Mas existem remédios que estão sendo testados para pelo menos manter os neurônios motores mais estáveis. Além da L-Carnitina que ajuda a manter a energia do corpo. Até o momento eu acreditava que minha vida tinha parado literalmente, mas no congresso foi abordado que podemos fazer tudo e prestar atenção aos sinais do corpo. Simplesmente não podemos deixar de fazer coisas que nos dão prazer, mas precisamos de cautela e principalmente poupar energia. Outra novidade é que estudos apontam que uma pessoa que nunca teve pólio pode sim, desenvolver pós-polio o que parece bem interessante.

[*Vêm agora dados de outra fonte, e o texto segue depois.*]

## config.mk

```make
export PLATFORM = sky130hd
export DESIGN_NAME = pts_decode
export DESIGN_NICKNAME = d
export VERILOG_FILES = /design/src/design/paletted_texture_sampler_top_defines.svh /design/src/design/pts_pkg.sv /design/src/design/pts_decode.sv
export SDC_FILE = /design/constraint.sdc
export NUM_CORES = 1
export LEC_CHECK = 0
export BUFFER_PORTS_ARGS = -buffer_cell sky130_fd_sc_hd__clkbuf_2
export CORE_UTILIZATION = 40
export DETAILED_ROUTE_END_ITERATION = 6
export PLACE_DENSITY_LB_ADDON = 0.2
export SLEW_MARGIN = 0
export SYNTH_ARGS = -nofsm -noshare
export SYNTH_HDL_FRONTEND = slang
export SYNTH_SLANG_ARGS = --single-unit
```

## constraint.sdc

```tcl
create_clock -name vclk -period 4.5
set_clock_uncertainty 0.15 [all_clocks]
set_input_delay 0.675 -clock vclk [all_inputs]
set_output_delay 0.675 -clock vclk [all_outputs]
set_load 0.01 [all_outputs]
```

DM Revista: Além da conquista da sobrevivência à pólio, o que mais te inspirou para compor “Sobrevivente Sou”, canção de sua autoria, apresentada no Congresso Internacional de Sobreviventes da Pólio e traduzida para o espanhol?

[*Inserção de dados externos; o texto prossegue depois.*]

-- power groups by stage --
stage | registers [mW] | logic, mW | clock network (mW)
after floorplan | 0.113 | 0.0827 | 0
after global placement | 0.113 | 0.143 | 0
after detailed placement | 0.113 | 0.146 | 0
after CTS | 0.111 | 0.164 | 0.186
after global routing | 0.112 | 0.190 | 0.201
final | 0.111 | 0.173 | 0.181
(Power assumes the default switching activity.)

Sous: Cada dia que passa eu sinto mais dificuldade em executar minhas atividades diárias em função da nova fraqueza, da fadiga e da dor. Quase sempre relacionados com mobilidades no tocante à marcha e subir escadas. O estilo de vida mudou radicalmente e tende a piorar. Atividades feitas sem nenhum problema parecem que são intermináveis. eu não sei o que me aguarda daqui a cinco ou dez anos. Se uma nova prótese ou uma cadeira de rodas. Então, a música é um grito. Quer dizer: hei, estou aqui!!!. Eu ainda tenho vida. Eu quero mostrar para o mundo que ainda tenho vida. Vida pra mim é como arte. Simplesmente é. Não se pode rotular ou metrificar a vida. Eu tenho dor desde os quatro anos de idade e sou amiga da dor. Mas a arte me amou muito mais. Espero que possamos viver a vida com ou sem limitações motoras. Simplesmente Viver!